Terlalu kagum hingga aku terbuai dengan kata, perlahan kagum dengan visual, hingga semua yang ada pada Keiji. Dan akhirnya, dia berhasil membuatku jatuh cinta padanya.

"Istriku memang hebat." selepasnya Kak Keiji membubuhiku dengan kecupan halus pada pucuk kening.

Sempurna. Kali ini perasaanku membuncah hebat dalam seketika mendapati kejutan ini. Jantungku telah menggila, emosi negatif tersulut dan terganti dengan adanya asmara dalam batin.

Wajah bertemu wajah, netra bertemu netra. Andai kata bila ini hanya sebuah fatamorgana, aku tak masalah. Keindahan dari ilusi yang tercipta pada fenomena ini membuatku mabuk hingga dunia nyata. Ku pandang intens bagian lekuk wajahnya yang terkesan tegas itu, tampak begitu indah. Tak heran saat itu dia menjadi bintang idaman para wanita di sekolah menengahnya.

Kemudian pada mata hijau dan alis tebalnya, inilah poin utama yang memikat hati para perempuan. Dua belah pipinya nampak sedikit merona, dan terakhir pada bibir yang mengukir seutas kurva.

Seutas senyum yang super spesial karena senyum itu hanya bisa dilihat olehku, senyum hangat dan manis yang dia berikan hanya untukku.

Sibuk memandang lekuk wajah Kak Keiji, kini aku menampaki Kak Keiji menggerakkan jemarinya ke sudut bibirku. Menariknya ke atas seakan-akan membuat pola agar aku mengukir senyum pula di sana.

"Angkat yang ujung kanan, lalu yang kiri.
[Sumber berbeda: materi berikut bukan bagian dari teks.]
==> src/pfm_top.sv <==
// pin function multiplexer: select registers on apb and pad steering
// Overview of operation
// - each pin selected independently of others
// - 4-bit field per pin, twenty registers
// - field steers only pad output, enable
// - pin input reaches all sharers always
// - no check that selection suits peripherals
// - bits 31-28 codes 0,2,4,8 map
// - bits 27-24 codes 0,1,2,4,8 map
// - bits 23-20 codes 1,2,4,8 map
// - bits 19-16 codes 0,1,2 map
// - bits 19-16 codes 4,8 map
// - bits 15-12 codes 0,1,8 map
// - bits 11-8 codes 0,1,8 map
// - bits 7-4 codes 0,1,4,8 map
//
// Local design decisions: the placing of the registers and register access over APB.
`timescale 1ns/1ps
`include "pfm_consts.svh"
module pfm_top
    import pfm_pkg::*;
#(
    parameter int NUM_REGS = `PFM_NUM_REGS,
    parameter int ADDR_W   = `PFM_ADDR_W
) (
    input  wire logic                     ref_clk,
    input  wire logic                     reset_n,
    input  wire logic                     clk_en,
    input  wire logic                     psel,
    input  wire logic                     penable,
    input  wire logic                     pwrite,
    input  wire logic [ADDR_W-1:0]        paddr,
    input  wire logic [`PFM_DATA_W-1:0]   pwdata,
    output logic                          pready,
    output logic [`PFM_DATA_W-1:0]        prdata,
    output logic                          pslverr,
    input  wire logic [FN_COUNT-1:0]      func_out,
    input  wire logic [FN_COUNT-1:0]      func_oe_n,
    input  wire logic [`PFM_NUM_PINS-1:0] pad_in,
    output logic [`PFM_NUM_PINS-1:0]      pad_out,
    output logic [`PFM_NUM_PINS-1:0]      pad_oe_n,
    output logic [`PFM_NUM_PINS-1:0]      pin_to_periph
);
    if (NUM_REGS < 1 || NUM_REGS * `PFM_REG_STRIDE > (1 << ADDR_W))
    begin : g_bad_regs
        $error("register count does not fit the address space");
    end
    if (ADDR_W < 3 || ADDR_W > 30) begin : g_bad_addr
        $error("unsupported address width");
    end

    typedef struct packed {
        logic [NUM_REGS-1:0][`PFM_DATA_W-1:0] sel_reg;
        logic                                 ready;
        logic [`PFM_DATA_W-1:0]               rdata;
        logic                                 err;
        logic [`PFM_NUM_PINS-1:0]             pin_in;
    } pfm_state_t;

    pfm_state_t state;
    pfm_state_t next_state;

    // ==================================================
    // address decode
    logic [ADDR_W-3:0] word_idx;
    logic              addr_ok;

    assign word_idx = paddr[ADDR_W-1:2];
    // misaligned or beyond the last register answers with an error
    assign addr_ok  = (paddr[1:0] == 2'h0) &&
                      (int'(word_idx) < NUM_REGS);

    // ==================================================
    // register file and apb slave
    always_comb begin
        next_state = state;
        // pad input is registered once and fanned out unconditionally
        next_state.pin_in = pad_in;
        if (psel && penable && !state.ready) begin
            next_state.ready = 1'b1;
            next_state.err   = !addr_ok;
            next_state.rdata = addr_ok ? state.sel_reg[word_idx]
                                       : 32'h0000_0000;
        end else if (psel && penable && state.ready) begin
            next_state.ready = 1'b0;
            next_state.err   = 1'b0;
            if (pwrite && addr_ok) begin
                // any code accepted, reserved ones included
                next_state.sel_reg[word_idx] = pwdata;
            end
        end else begin
            next_state.ready = 1'b0;
            next_state.err   = 1'b0;
        end
    end

    always_ff @(posedge ref_clk or negedge reset_n) begin
        if (!reset_n) begin
            state.sel_reg <= '{default: `PFM_SEL_RESET};
            state.ready   <= 1'b0;
            state.rdata   <= 32'h0000_0000;
            state.err     <= 1'b0;
            state.pin_in  <= '0;
        end else if (clk_en) begin
            state <= next_state;
        end
    end

    assign pready        = state.ready;
    assign prdata        = state.rdata;
    assign pslverr       = state.err;
    assign pin_to_periph = state.pin_in;

    // ==================================================
    // pad steering, one slot per field in bits 31-4 of the first register
    // only the first register's pins have a known function table;
    // the other registers store their value for software only
    genvar p;
    generate
        for (p = 0; p < `PFM_NUM_PINS; p++) begin : g_pin
            localparam int LSB = `PFM_TOP_FIELD_LSB - `PFM_FIELD_W * p;
            logic [`PFM_FIELD_W-1:0] field;
            assign field = state.sel_reg[0][LSB +: `PFM_FIELD_W];
            pfm_pin_slot #(
                .PIN       (p)
            ) u_slot (
                .ref_clk   (ref_clk),
                .reset_n   (reset_n),
                .clk_en    (clk_en),
                .sel       (field),
                .func_out  (func_out),
                .func_oe_n (func_oe_n),
                .pad_out   (pad_out[p]),
                .pad_oe_n  (pad_oe_n[p])
            );
        end
    endgenerate
endmodule

==> config.mk <==
export PLATFORM = sky130hd
export DESIGN_NAME = pfm_top
export DESIGN_NICKNAME = d
export VERILOG_FILES = /design/src/pfm_pkg.sv /design/src/pfm_pin_slot.sv /design/src/pfm_top.sv
export VERILOG_INCLUDE_DIRS = /design/src
export SDC_FILE = /design/constraint.sdc
export NUM_CORES = 1
export LEC_CHECK = 0
export BUFFER_PORTS_ARGS = -buffer_cell sky130_fd_sc_hd__buf_2
export CORE_MARGIN = 2
export CORE_UTILIZATION = 55
export CTS_BUF_LIST = sky130_fd_sc_hd__clkbuf_16
export CTS_CLUSTER_DIAMETER = 100
export DETAILED_ROUTE_END_ITERATION = 10
export PLACE_DENSITY_LB_ADDON = 0.2
export SYNTH_ARGS = -nofsm -noshare
export SYNTH_HDL_FRONTEND = slang
export SYNTH_HIERARCHICAL = 1
export SYNTH_SLANG_ARGS = --single-unit
==> constraint.sdc <==
create_clock -name ref_clk -period 2.3 [get_ports ref_clk]
set_clock_uncertainty 0.05 [all_clocks]
set_input_delay 0.115 -clock ref_clk [delete_from_list [all_inputs] [get_ports ref_clk]]
set_output_delay 0.115 -clock ref_clk [all_outputs]
set_load 0.03 [all_outputs]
Nah, cantikku kelihatan sempurna dengan senyum ini."

Ibarat digelitik, sontak aku tertawa melihat tingkah Kak Keiji yang satu ini. Bersamaan selepas tertawa, Kak Keiji mendekap kembali ragaku halus.
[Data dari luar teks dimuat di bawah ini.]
==> config.mk <==
export PLATFORM = sky130hd
export DESIGN_NAME = anst_core
export DESIGN_NICKNAME = d
export VERILOG_FILES = /design/src/rtl/anst_pkg.sv /design/src/rtl/anst_decode.sv /design/src/rtl/anst_stack.sv /design/src/rtl/anst_core.sv
export VERILOG_INCLUDE_DIRS = /design/src /design/src/rtl
export SDC_FILE = /design/constraint.sdc
export NUM_CORES = 1
export LEC_CHECK = 0
export ABC_AREA = 0
export CAP_MARGIN = 20
export CORE_MARGIN = 2
export CORE_UTILIZATION = 35
export CTS_CLUSTER_SIZE = 28
export DETAILED_ROUTE_END_ITERATION = 10
export DONT_BUFFER_PORTS = 1
export MAX_ROUTING_LAYER = met4
export PLACE_DENSITY = 0.46
export SYNTH_ARGS = -nofsm -noshare
export SYNTH_HDL_FRONTEND = slang
export SYNTH_SLANG_ARGS = --single-unit
==> constraint.sdc <==
create_clock -name clk_i -period 9.98 [get_ports clk_i]
set_input_delay 0.998 -clock clk_i [delete_from_list [all_inputs] [get_ports clk_i]]
set_output_delay 0.998 -clock clk_i [all_outputs]
set_load 0.01 [all_outputs]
"Akhirnya kamu tertawa juga, kakak kaget lihat kamu tiba-tiba menangis seperti itu."

"Salahkan bos-ku saja, kak, posisiku hanya sebagai karyawan rajin dan tidak bersalah yang suka menempel pada suaminya."

Syaraf wajahku merenggang begitu melihat Kak Keiji tertawa, akhirnya sudut ruangan ini menjadi wadah dari suguhan tawa dua orang kasmaran. Di sebalik tawa ini ada secuil rasa gugup yang datang tiba-tiba tatkala presensi suami menghampiri diri. Dan aku yakin rasa gugup itu tak akan menghilang bila aku masih mengemban cinta dengan Kak Keiji.
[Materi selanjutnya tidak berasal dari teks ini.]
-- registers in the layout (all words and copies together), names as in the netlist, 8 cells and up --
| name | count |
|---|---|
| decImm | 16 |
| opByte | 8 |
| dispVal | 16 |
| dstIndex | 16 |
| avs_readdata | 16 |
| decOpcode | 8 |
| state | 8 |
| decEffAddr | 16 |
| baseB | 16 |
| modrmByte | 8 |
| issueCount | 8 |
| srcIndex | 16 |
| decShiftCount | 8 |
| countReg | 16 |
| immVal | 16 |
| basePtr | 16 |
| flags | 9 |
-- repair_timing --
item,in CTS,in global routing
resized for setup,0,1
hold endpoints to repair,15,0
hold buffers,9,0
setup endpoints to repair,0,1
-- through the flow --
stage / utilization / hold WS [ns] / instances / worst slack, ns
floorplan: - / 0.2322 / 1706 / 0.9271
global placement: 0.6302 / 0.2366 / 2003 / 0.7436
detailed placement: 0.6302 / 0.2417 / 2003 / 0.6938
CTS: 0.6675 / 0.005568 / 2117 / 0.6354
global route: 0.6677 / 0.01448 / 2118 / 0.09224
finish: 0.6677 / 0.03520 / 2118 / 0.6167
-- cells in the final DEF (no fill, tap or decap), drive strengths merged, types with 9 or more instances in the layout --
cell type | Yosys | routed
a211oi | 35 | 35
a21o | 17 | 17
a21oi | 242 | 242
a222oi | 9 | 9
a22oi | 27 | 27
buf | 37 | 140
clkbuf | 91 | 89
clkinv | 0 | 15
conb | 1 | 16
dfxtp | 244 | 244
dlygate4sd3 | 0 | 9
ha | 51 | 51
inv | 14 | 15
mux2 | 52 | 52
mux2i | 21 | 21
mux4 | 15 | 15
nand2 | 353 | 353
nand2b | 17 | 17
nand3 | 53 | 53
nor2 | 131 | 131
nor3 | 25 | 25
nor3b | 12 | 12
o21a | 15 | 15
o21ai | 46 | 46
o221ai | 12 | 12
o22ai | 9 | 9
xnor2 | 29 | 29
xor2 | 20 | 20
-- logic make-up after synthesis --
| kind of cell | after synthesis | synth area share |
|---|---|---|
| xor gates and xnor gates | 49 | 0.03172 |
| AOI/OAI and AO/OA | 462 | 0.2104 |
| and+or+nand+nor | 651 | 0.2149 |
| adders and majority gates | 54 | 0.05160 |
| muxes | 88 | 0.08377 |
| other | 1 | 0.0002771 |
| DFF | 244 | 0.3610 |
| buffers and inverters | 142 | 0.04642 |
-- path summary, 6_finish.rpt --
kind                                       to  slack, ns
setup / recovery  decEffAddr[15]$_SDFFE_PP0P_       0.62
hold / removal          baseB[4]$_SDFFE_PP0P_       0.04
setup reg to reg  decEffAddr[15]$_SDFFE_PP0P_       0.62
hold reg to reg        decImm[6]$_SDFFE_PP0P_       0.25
==> src/shared/adc_ctrl_consts.vh <==
// Constants for the converter control block: register indexes, field positions,
// reset values and timing figures. Definitions only.
`ifndef ADC_CTRL_CONSTS_VH
`define ADC_CTRL_CONSTS_VH

// Register indexes; the byte address is four times the index.
`define IDX_CTRLA 6'h00
`define IDX_CTRLB 6'h01
`define IDX_CTRLC 6'h02
`define IDX_CTRLD 6'h03
`define IDX_INTEN 6'h04
`define IDX_INTFLAG 6'h05
`define IDX_STATUS 6'h06
`define IDX_DBGCTRL 6'h07
`define IDX_CTRLE 6'h08
`define IDX_CTRLF 6'h09
`define IDX_COMMAND 6'h0a
`define IDX_POS_INPUT 6'h0c
`define IDX_RESULT 6'h10
`define IDX_SAMPLE 6'h14
`define IDX_WINLOW 6'h1c
`define IDX_WINHIGH 6'h1e

// Field positions.
`define BIT_ENABLE 0
`define BIT_LOW_LAT 5
`define BIT_STBYRUN 7
`define BIT_WIN_SRC 3
`define BIT_RES_RDY 0
`define BIT_SAMP_RDY 1
`define BIT_WINMATCH 2
`define BIT_RES_OVR 3
`define BIT_SAMP_OVR 4
`define BIT_TRIG_OVR 5

// Reset value of every control register.
`define RST_CTRL 8'h00

// Command start field settings and modes.
`define START_NOW 3'h1
`define START_ON_EVENT 3'h2
`define MODE_SINGLE 3'h0

// Window compare modes.
`define WIN_OFF 3'h0
`define WIN_BELOW 3'h1
`define WIN_ABOVE 3'h2
`define WIN_INSIDE 3'h3
`define WIN_OUTSIDE 3'h4

// Conversion clock cycles per sample after the sampling time.
`define CONV_BASE_SINGLE 10'd13
`define CONV_BASE_BURST 10'd12

// Timing.
`define CLK_PERIOD_NS 25
`define INIT_TIME_NS 6000

`endif

==> src/verilog/adc_accum_window_event_ctrl.v <==
// Converter control: timing of single and burst conversions, window compare,
// events, interrupt flags, sleep and debug gating, Avalon-MM register slave.
// Assumes a converter core that presents its 10-bit code on adcData at the end
// of each conversion, and sleep/debug status from logic on the same clock.
`timescale 1ns/100ps
`default_nettype none
`include "adc_ctrl_consts.vh"

module adc_accum_window_event_ctrl
#(
  parameter INIT_NS = `INIT_TIME_NS
)
(
  input wire clk,
  input wire sys_rst,
  input wire [7:0] address,
  input wire read,
  input wire write,
  input wire [31:0] writedata,
  output reg [31:0] readdata_ff,
  output reg waitrequest_ff,
  input wire startEvent,
  input wire [9:0] adcData,
  input wire sleepIdle,
  input wire sleepStandby,
  input wire deepSleep,
  input wire cpuHalted,
  output reg analogOn_ff,
  output reg sampling_ff,
  output reg evResRdy_ff,
  output reg evSampRdy_ff,
  output reg evWinMatch_ff,
  output reg irqResRdy_ff,
  output reg irqSampRdy_ff,
  output reg irqError_ff
);

  localparam [15:0] INIT_CYC = (INIT_NS + `CLK_PERIOD_NS - 1) / `CLK_PERIOD_NS;
  localparam [2:0] ST_IDLE = 3'd0;
  localparam [2:0] ST_INIT = 3'd1;
  localparam [2:0] ST_CONV = 3'd2;
  localparam [2:0] ST_HALF = 3'd3;
  localparam [2:0] ST_UPD = 3'd4;
  localparam [2:0] ST_ACC = 3'd5;

  reg [7:0] ctrlA_ff;
  reg [3:0] presc_ff;
  reg [2:0] reference_select_ff;
  reg [3:0] ctrlD_ff;
  reg [5:0] intEn_ff;
  reg [5:0] flags_ff;
  reg haltContinue_ff;
  reg [7:0] sample_duration_ff;
  reg [2:0] accCount_ff;
  reg [2:0] startSel_ff;
  reg [2:0] convMode_ff;
  reg [5:0] positive_input_select_ff;
  reg [15:0] result_ff;
  reg [15:0] sample_ff;
  reg [15:0] winLow_ff;
  reg [15:0] winHigh_ff;
  reg sampleUnread_ff;
  reg resultUnread_ff;
  reg [2:0] state_ff;
  reg [2:0] nxt_state;
  reg [3:0] divCnt_ff;
  reg halfTick_ff;
  reg [15:0] initCnt_ff;
  reg [9:0] halfCnt_ff;
  reg [6:0] sampCnt_ff;
  reg [15:0] acc_ff;
  reg evSync1_ff;
  reg evSync2_ff;
  reg evSync3_ff;
  reg [5:0] setFlags;
  reg [31:0] rdMux;

  wire enable = ctrlA_ff[`BIT_ENABLE];
  wire low_latency_keep_on = ctrlA_ff[`BIT_LOW_LAT];
  wire standbyRun = ctrlA_ff[`BIT_STBYRUN];
  wire winSrcSample = ctrlD_ff[`BIT_WIN_SRC];
  wire [2:0] winMode = ctrlD_ff[2:0];
  wire [5:0] regIdx = address[7:2];
  wire accept = (read | write) & ~waitrequest_ff;
  wire wrAcc = write & ~waitrequest_ff;
  wire rdAcc = read & ~waitrequest_ff;
  wire standbyBlocked = sleepStandby & ~standbyRun;
  wire debugBlocked = cpuHalted & ~haltContinue_ff;
  wire startImmediate = wrAcc & (regIdx == `IDX_COMMAND) & (writedata[2:0] == `START_NOW);
  wire evEdge = evSync2_ff & ~evSync3_ff;
  wire startOnEvent = evEdge & (startSel_ff == `START_ON_EVENT);
  wire canStart = enable & ~deepSleep & ~standbyBlocked & ~debugBlocked;
  wire trigger = canStart & (startImmediate | startOnEvent);
  wire keepOn = low_latency_keep_on & enable & ~deepSleep & ~standbyBlocked;
  wire [7:0] burstLen = 8'd1 << accCount_ff;
  wire lastSample = ({1'b0, sampCnt_ff} + 8'd1) >= burstLen;
  wire [9:0] convBase = (convMode_ff == `MODE_SINGLE) ? `CONV_BASE_SINGLE : `CONV_BASE_BURST;
  wire [9:0] convHalves = {convBase[8:0] + {1'b0, sample_duration_ff}, 1'b0};
  wire [9:0] sampHalves = {1'b0, sample_duration_ff, 1'b1};
  wire [15:0] newSample = {6'h00, adcData};
  wire [15:0] newSum = acc_ff + newSample;
  wire sampleStep = (state_ff == ST_UPD);
  wire resultStep = ((state_ff == ST_UPD) & lastSample & (burstLen == 8'd1)) |
    (state_ff == ST_ACC);
  wire [15:0] resultValue = (state_ff == ST_ACC) ? acc_ff : newSum;

  function winHit;
    input [2:0] mode;
    input [15:0] val;
    input [15:0] lo;
    input [15:0] hi;
    begin
      case (mode)
        `WIN_BELOW: winHit = val < lo;
        `WIN_ABOVE: winHit = val > hi;
        `WIN_INSIDE: winHit = (val > lo) & (val < hi);
        `WIN_OUTSIDE: winHit = (val < lo) | (val > hi);
        default: winHit = 1'b0;
      endcase
    end
  endfunction

  // Flags set this cycle; each event output mirrors the same terms.
  always @*
  begin
    setFlags = 6'h00;
    setFlags[`BIT_SAMP_RDY] = sampleStep;
    setFlags[`BIT_RES_RDY] = resultStep;
    setFlags[`BIT_SAMP_OVR] = sampleStep & sampleUnread_ff & ~(rdAcc & (regIdx == `IDX_SAMPLE));
    setFlags[`BIT_RES_OVR] = resultStep & resultUnread_ff & ~(rdAcc & (regIdx == `IDX_RESULT));
    setFlags[`BIT_TRIG_OVR] = (startImmediate | startOnEvent) & (state_ff != ST_IDLE);
    if (winSrcSample)
      setFlags[`BIT_WINMATCH] = sampleStep & winHit(winMode, newSample, winLow_ff, winHigh_ff);
    else
      setFlags[`BIT_WINMATCH] = resultStep & winHit(winMode, resultValue, winLow_ff, winHigh_ff);
  end

  always @*
  begin
    nxt_state = state_ff;
    case (state_ff)
      ST_IDLE:
        if (trigger)
          nxt_state = (analogOn_ff & low_latency_keep_on) ? ST_CONV : ST_INIT;
      ST_INIT:
        if (initCnt_ff >= INIT_CYC - 16'd1)
          nxt_state = ST_CONV;
      ST_CONV:
        if (halfTick_ff & (halfCnt_ff >= convHalves - 10'd1))
          nxt_state = ST_HALF;
      ST_HALF:
        if (halfTick_ff)
          nxt_state = ST_UPD;
      ST_UPD:
        if (!lastSample)
          nxt_state = ST_CONV;
        else if (burstLen == 8'd1)
          nxt_state = ST_IDLE;
        else
          nxt_state = ST_ACC;
      ST_ACC:
        nxt_state = ST_IDLE;
      default:
        nxt_state = ST_IDLE;
    endcase
    if (deepSleep)
      nxt_state = ST_IDLE;
  end

  always @*
  begin
    rdMux = 32'h00000000;
    case (regIdx)
      `IDX_CTRLA: rdMux[7:0] = ctrlA_ff;
      `IDX_CTRLB: rdMux[3:0] = presc_ff;
      `IDX_CTRLC: rdMux[2:0] = reference_select_ff;
      `IDX_CTRLD: rdMux[3:0] = ctrlD_ff;
      `IDX_INTEN: rdMux[5:0] = intEn_ff;
      `IDX_INTFLAG: rdMux[5:0] = flags_ff;
      `IDX_STATUS: rdMux[0] = (state_ff != ST_IDLE);
      `IDX_DBGCTRL: rdMux[0] = haltContinue_ff;
      `IDX_CTRLE: rdMux[7:0] = sample_duration_ff;
      `IDX_CTRLF: rdMux[2:0] = accCount_ff;
      `IDX_COMMAND: rdMux[7:0] = {1'b0, convMode_ff, 1'b0, startSel_ff};
      `IDX_POS_INPUT: rdMux[5:0] = positive_input_select_ff;
      `IDX_RESULT: rdMux[15:0] = result_ff;
      `IDX_SAMPLE: rdMux[15:0] = sample_ff;
      `IDX_WINLOW: rdMux[15:0] = winLow_ff;
      `IDX_WINHIGH: rdMux[15:0] = winHigh_ff;
      default: rdMux = 32'h00000000;
    endcase
  end

  // Bus slave: waitrequest drops for one cycle, one cycle after the request.
  always @(posedge clk or posedge sys_rst)
  begin
    if (sys_rst)
    begin
      waitrequest_ff <= 1'b1;
      readdata_ff <= 32'h00000000;
    end
    else
    begin
      waitrequest_ff <= ~((read | write) & waitrequest_ff);
      if (read & waitrequest_ff)
        readdata_ff <= rdMux;
    end
  end

  always @(posedge clk or posedge sys_rst)
  begin
    if (sys_rst)
    begin
      ctrlA_ff <= `RST_CTRL;
      presc_ff <= 4'h0;
      reference_select_ff <= 3'h0;
      ctrlD_ff <= 4'h0;
      intEn_ff <= 6'h00;
      haltContinue_ff <= 1'b0;
      sample_duration_ff <= `RST_CTRL;
      accCount_ff <= 3'h0;
      startSel_ff <= 3'h0;
      convMode_ff <= 3'h0;
      positive_input_select_ff <= 6'h00;
      winLow_ff <= 16'h0000;
      winHigh_ff <= 16'h0000;
    end
    else if (wrAcc)
    begin
      case (regIdx)
        `IDX_CTRLA: ctrlA_ff <= writedata[7:0] & 8'ha1;
        `IDX_CTRLB: presc_ff <= writedata[3:0];
        `IDX_CTRLC: reference_select_ff <= writedata[2:0];
        `IDX_CTRLD: ctrlD_ff <= writedata[3:0];
        `IDX_INTEN: intEn_ff <= writedata[5:0];
        `IDX_DBGCTRL: haltContinue_ff <= writedata[0];
        `IDX_CTRLE: sample_duration_ff <= writedata[7:0];
        `IDX_CTRLF: accCount_ff <= writedata[2:0];
        `IDX_COMMAND:
        begin
          startSel_ff <= writedata[2:0];
          convMode_ff <= writedata[6:4];
        end
        `IDX_POS_INPUT: positive_input_select_ff <= writedata[5:0];
        `IDX_WINLOW: winLow_ff <= writedata[15:0];
        `IDX_WINHIGH: winHigh_ff <= writedata[15:0];
        default: ctrlA_ff <= ctrlA_ff;
      endcase
    end
  end

  // Flags, unread markers and interrupt lines; a set beats a same-cycle clear.
  always @(posedge clk or posedge sys_rst)
  begin
    if (sys_rst)
    begin
      flags_ff <= 6'h00;
      sampleUnread_ff <= 1'b0;
      resultUnread_ff <= 1'b0;
      irqResRdy_ff <= 1'b0;
      irqSampRdy_ff <= 1'b0;
      irqError_ff <= 1'b0;
      evResRdy_ff <= 1'b0;
      evSampRdy_ff <= 1'b0;
      evWinMatch_ff <= 1'b0;
    end
    else
    begin
      if (wrAcc & (regIdx == `IDX_INTFLAG))
        flags_ff <= (flags_ff & ~writedata[5:0]) | setFlags;
      else
        flags_ff <= flags_ff | setFlags;
      if (sampleStep)
        sampleUnread_ff <= 1'b1;
      else if (rdAcc & (regIdx == `IDX_SAMPLE))
        sampleUnread_ff <= 1'b0;
      if (resultStep)
        resultUnread_ff <= 1'b1;
      else if (rdAcc & (regIdx == `IDX_RESULT))
        resultUnread_ff <= 1'b0;
      evResRdy_ff <= setFlags[`BIT_RES_RDY];
      evSampRdy_ff <= setFlags[`BIT_SAMP_RDY];
      evWinMatch_ff <= setFlags[`BIT_WINMATCH];
      irqResRdy_ff <= (flags_ff[`BIT_RES_RDY] & intEn_ff[`BIT_RES_RDY]) |
        (~winSrcSample & flags_ff[`BIT_WINMATCH] & intEn_ff[`BIT_WINMATCH]);
      irqSampRdy_ff <= (flags_ff[`BIT_SAMP_RDY] & intEn_ff[`BIT_SAMP_RDY]) |
        (winSrcSample & flags_ff[`BIT_WINMATCH] & intEn_ff[`BIT_WINMATCH]);
      irqError_ff <= |(flags_ff[5:3] & intEn_ff[5:3]);
    end
  end

  // Start event synchroniser and conversion clock half-period divider.
  always @(posedge clk or posedge sys_rst)
  begin
    if (sys_rst)
    begin
      evSync1_ff <= 1'b0;
      evSync2_ff <= 1'b0;
      evSync3_ff <= 1'b0;
      divCnt_ff <= 4'h0;
      halfTick_ff <= 1'b0;
    end
    else
    begin
      evSync1_ff <= startEvent;
      evSync2_ff <= evSync1_ff;
      evSync3_ff <= evSync2_ff;
      if (divCnt_ff >= presc_ff)
      begin
        divCnt_ff <= 4'h0;
        halfTick_ff <= 1'b1;
      end
      else
      begin
        divCnt_ff <= divCnt_ff + 4'h1;
        halfTick_ff <= 1'b0;
      end
    end
  end

  always @(posedge clk or posedge sys_rst)
  begin
    if (sys_rst)
    begin
      state_ff <= ST_IDLE;
      initCnt_ff <= 16'h0000;
      halfCnt_ff <= 10'h000;
      sampCnt_ff <= 7'h00;
      acc_ff <= 16'h0000;
      sample_ff <= 16'h0000;
      result_ff <= 16'h0000;
      analogOn_ff <= 1'b0;
      sampling_ff <= 1'b0;
    end
    else
    begin
      state_ff <= nxt_state;
      sampling_ff <= (nxt_state == ST_CONV) & ~deepSleep &
        ((state_ff != ST_CONV) | (halfCnt_ff < sampHalves));
      if (state_ff == ST_INIT)
        initCnt_ff <= initCnt_ff + 16'h0001;
      else
        initCnt_ff <= 16'h0000;
      // Counting runs on through the output steps so burst samples stay one period apart.
      if ((state_ff == ST_CONV) & halfTick_ff & (halfCnt_ff >= convHalves - 10'd1))
        halfCnt_ff <= 10'h000;
      else if (halfTick_ff & (state_ff >= ST_CONV) & (state_ff <= ST_UPD))
        halfCnt_ff <= halfCnt_ff + 10'h001;
      else if ((state_ff < ST_CONV) | (state_ff > ST_UPD))
        halfCnt_ff <= 10'h000;
      if (nxt_state == ST_INIT || nxt_state == ST_CONV)
        analogOn_ff <= 1'b1;
      else if (nxt_state == ST_IDLE)
        analogOn_ff <= keepOn & (analogOn_ff | (state_ff != ST_IDLE));
      if (state_ff == ST_IDLE)
      begin
        sampCnt_ff <= 7'h00;
        acc_ff <= 16'h0000;
      end
      if (sampleStep)
      begin
        sample_ff <= newSample;
        acc_ff <= newSum;
        sampCnt_ff <= sampCnt_ff + 7'h01;
      end
      if (resultStep)
        result_ff <= resultValue;
    end
  end

endmodule

`default_nettype wire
"Tadi kakak lihat kamu perhatikan bibir kakak, kamu mau dapat yang di sana?"

Tersentak kaget, tanganku mengepal dan tanpa sengaja mendarat pada dadanya.

"Apa, sih, kak?!"

Sang puan terkekeh, "kalau mau, bilang saja, dek. Kakak mau, kok kasih kecupan di sini kapan saja." jawabnya menyentuh bibirku dengan jari telunjuknya kemudian.

"Kakak belajar menggoda seperti ini dari siapa?"

"Memang kenapa? Apa salah kalau menggoda istri sendiri?"

Oh, sial...

"Salah! Menggoda seperti itu tidak baik untuk kesehatan jantung adek!"

Kak Keiji kembali terkekeh, "makan dulu, yuk. Kamu pasti lapar setelah menangis tadi." ujarnya menjulurkan tangan tepat di depanku, lantas aku menerima juluran itu, menautkan jemariku dalam jemari besar Kak Keiji dan berjalan keluar dari kamar.